● **PROBLEM REQUIREMENTS**: Where does the word "parameter" occur in the data below? Copy each line that holds it.
-*-*-
**src/rtl/tfr_pkg.sv**
```systemverilog
package tfr_pkg;
  typedef enum logic [1:0] {
    CLS_NONE = 2'b00,
    CLS_SYNC = 2'b01,
    CLS_LINE = 2'b10,
    CLS_DATA = 2'b11
  } byte_class_e;

  typedef enum logic [1:0] {
    PH_SYNC = 2'd0,
    PH_LINE = 2'd1,
    PH_DATA = 2'd2
  } frame_phase_e;
endpackage

```
**src/rtl/tfr_position.sv**
```systemverilog
module tfr_position
  import tfr_pkg::*;
#(
  parameter int SYNC_BYTES = 4,
  parameter int DATA_BYTES = 242
) (
  input  logic        clk,
  input  logic        rst,
  input  logic        sof_i,
  input  logic        step_i,
  output byte_class_e cls_o
);
  localparam int MAX_CNT = (SYNC_BYTES > DATA_BYTES) ? SYNC_BYTES : DATA_BYTES;
  localparam int CNT_W   = $clog2(MAX_CNT + 1);
  localparam logic [CNT_W-1:0] SYNC_LAST = CNT_W'(SYNC_BYTES - 1);
  localparam logic [CNT_W-1:0] DATA_LOAD = CNT_W'(DATA_BYTES);

  frame_phase_e     ph_q, eff_ph;
  logic [CNT_W-1:0] cnt_q, eff_cnt;

  // The strobe overrides the stored position in the same cycle.
  always_comb begin
    eff_ph  = sof_i ? PH_SYNC : ph_q;
    eff_cnt = sof_i ? '0 : cnt_q;
    case (eff_ph)
      PH_SYNC: cls_o = CLS_SYNC;
      PH_LINE: cls_o = CLS_LINE;
      PH_DATA: cls_o = CLS_DATA;
      default: cls_o = CLS_NONE;
    endcase
  end

  // In the sync phase cnt is the sync index. In the data phase it is the
  // count of data bytes still to come, the current one included.
  always_ff @(posedge clk) begin
    if (rst) begin
      ph_q  <= PH_SYNC;
      cnt_q <= '0;
    end else if (step_i) begin
      case (eff_ph)
        PH_SYNC: begin
          if (eff_cnt == SYNC_LAST) begin
            ph_q  <= PH_LINE;
            cnt_q <= '0;
          end else begin
            ph_q  <= PH_SYNC;
            cnt_q <= eff_cnt + 1'b1;
          end
        end
        PH_LINE: begin
          ph_q  <= PH_DATA;
          cnt_q <= DATA_LOAD;
        end
        PH_DATA: begin
          if (eff_cnt == CNT_W'(1)) begin
            ph_q  <= PH_SYNC;
            cnt_q <= '0;
          end else begin
            ph_q  <= PH_DATA;
            cnt_q <= eff_cnt - 1'b1;
          end
        end
        default: begin
          ph_q  <= PH_SYNC;
          cnt_q <= '0;
        end
      endcase
    end else if (sof_i) begin
      ph_q  <= PH_SYNC;
      cnt_q <= '0;
    end
  end

  AST_DATA_REMAIN_RANGE: assert property (@(posedge clk) disable iff (rst)
    ph_q == PH_DATA |-> (cnt_q != '0 && cnt_q <= DATA_LOAD));
  AST_SYNC_INDEX_RANGE: assert property (@(posedge clk) disable iff (rst)
    ph_q == PH_SYNC |-> cnt_q <= SYNC_LAST);
  AST_SOF_REALIGNS: assert property (@(posedge clk) disable iff (rst)
    (sof_i && !step_i) |=> (ph_q == PH_SYNC && cnt_q == '0));
endmodule

```
**src/rtl/tfr_byte_xform.sv**
```systemverilog
module tfr_byte_xform
  import tfr_pkg::*;
#(
  parameter int BYTE_W = 8
) (
  input  logic [BYTE_W-1:0] byte_i,
  input  logic [BYTE_W-1:0] mask_i,
  input  byte_class_e       cls_i,
  output logic [BYTE_W-1:0] byte_o
);
  logic [BYTE_W-1:0] rev;

  for (genvar i = 0; i < BYTE_W; i++) begin : g_rev
    assign rev[i] = byte_i[BYTE_W-1-i];
  end

  always_comb begin
    byte_o = (cls_i == CLS_DATA) ? (rev ^ mask_i) : byte_i;
  end
endmodule

```
**src/rtl/tfr_out_stage.sv**
```systemverilog
module tfr_out_stage
  import tfr_pkg::*;
#(
  parameter int BYTE_W = 8
) (
  input  logic              clk,
  input  logic              rst,
  input  logic              load_i,
  input  logic [BYTE_W-1:0] data_i,
  input  byte_class_e       cls_i,
  input  logic              out_ready_i,
  output logic              ready_o,
  output logic              out_valid_o,
  output logic [BYTE_W-1:0] out_data_o,
  output byte_class_e       out_class_o
);
  assign ready_o = !out_valid_o || out_ready_i;

  always_ff @(posedge clk) begin
    if (rst) begin
      out_valid_o <= 1'b0;
      out_data_o  <= '0;
      out_class_o <= CLS_NONE;
    end else if (load_i) begin
      out_valid_o <= 1'b1;
      out_data_o  <= data_i;
      out_class_o <= cls_i;
    end else if (out_ready_i) begin
      out_valid_o <= 1'b0;
    end
  end

  AST_HOLD_UNDER_STALL: assert property (@(posedge clk) disable iff (rst)
    (out_valid_o && !out_ready_i) |=>
      (out_valid_o && $stable(out_data_o) && $stable(out_class_o)));
  AST_NO_LOAD_WHEN_BLOCKED: assert property (@(posedge clk) disable iff (rst)
    (out_valid_o && !out_ready_i) |-> !load_i);
endmodule

```
**src/rtl/tlm_frame_reformatter.sv**
```systemverilog
module tlm_frame_reformatter
  import tfr_pkg::*;
#(
  parameter int                BYTE_W     = 8,
  parameter int                SYNC_BYTES = 4,
  parameter int                DATA_BYTES = 242,
  parameter logic [BYTE_W-1:0] MASK_INIT  = 8'h2A
) (
  input  logic              clk,
  input  logic              rst,
  input  logic              sof,
  input  logic              in_valid,
  output logic              in_ready,
  input  logic [BYTE_W-1:0] in_data,
  input  logic              mask_wr,
  input  logic [BYTE_W-1:0] mask_wr_data,
  output logic              out_valid,
  input  logic              out_ready,
  output logic [BYTE_W-1:0] out_data,
  output logic [1:0]        out_class
);
  logic [BYTE_W-1:0] mask_q;
  logic [BYTE_W-1:0] xf_data;
  logic              accept;
  byte_class_e       cur_cls;
  byte_class_e       oc;

  assign accept    = in_valid && in_ready;
  assign out_class = oc;

  always_ff @(posedge clk) begin
    if (rst)          mask_q <= MASK_INIT;
    else if (mask_wr) mask_q <= mask_wr_data;
  end

  tfr_position #(
    .SYNC_BYTES(SYNC_BYTES),
    .DATA_BYTES(DATA_BYTES)
  ) pos_i (
    .clk   (clk),
    .rst   (rst),
    .sof_i (sof),
    .step_i(accept),
    .cls_o (cur_cls)
  );

  tfr_byte_xform #(.BYTE_W(BYTE_W)) xf_i (
    .byte_i(in_data),
    .mask_i(mask_q),
    .cls_i (cur_cls),
    .byte_o(xf_data)
  );

  tfr_out_stage #(.BYTE_W(BYTE_W)) os_i (
    .clk        (clk),
    .rst        (rst),
    .load_i     (accept),
    .data_i     (xf_data),
    .cls_i      (cur_cls),
    .out_ready_i(out_ready),
    .ready_o    (in_ready),
    .out_valid_o(out_valid),
    .out_data_o (out_data),
    .out_class_o(oc)
  );

  AST_CLASS_LEGAL: assert property (@(posedge clk) disable iff (rst)
    out_valid |-> oc != CLS_NONE);
  AST_SYNC_PASS: assert property (@(posedge clk) disable iff (rst)
    (accept && cur_cls != CLS_DATA) |=> (out_data == $past(in_data)));
  AST_ACCEPT_SHOWS: assert property (@(posedge clk) disable iff (rst)
    accept |=> out_valid);
endmodule

```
-*-*-
● **TASK SOLUTION**:
  parameter int SYNC_BYTES = 4,
  parameter int DATA_BYTES = 242
  parameter int BYTE_W = 8
  parameter int BYTE_W = 8
  parameter int                BYTE_W     = 8,
  parameter int                SYNC_BYTES = 4,
  parameter int                DATA_BYTES = 242,
  parameter logic [BYTE_W-1:0] MASK_INIT  = 8'h2A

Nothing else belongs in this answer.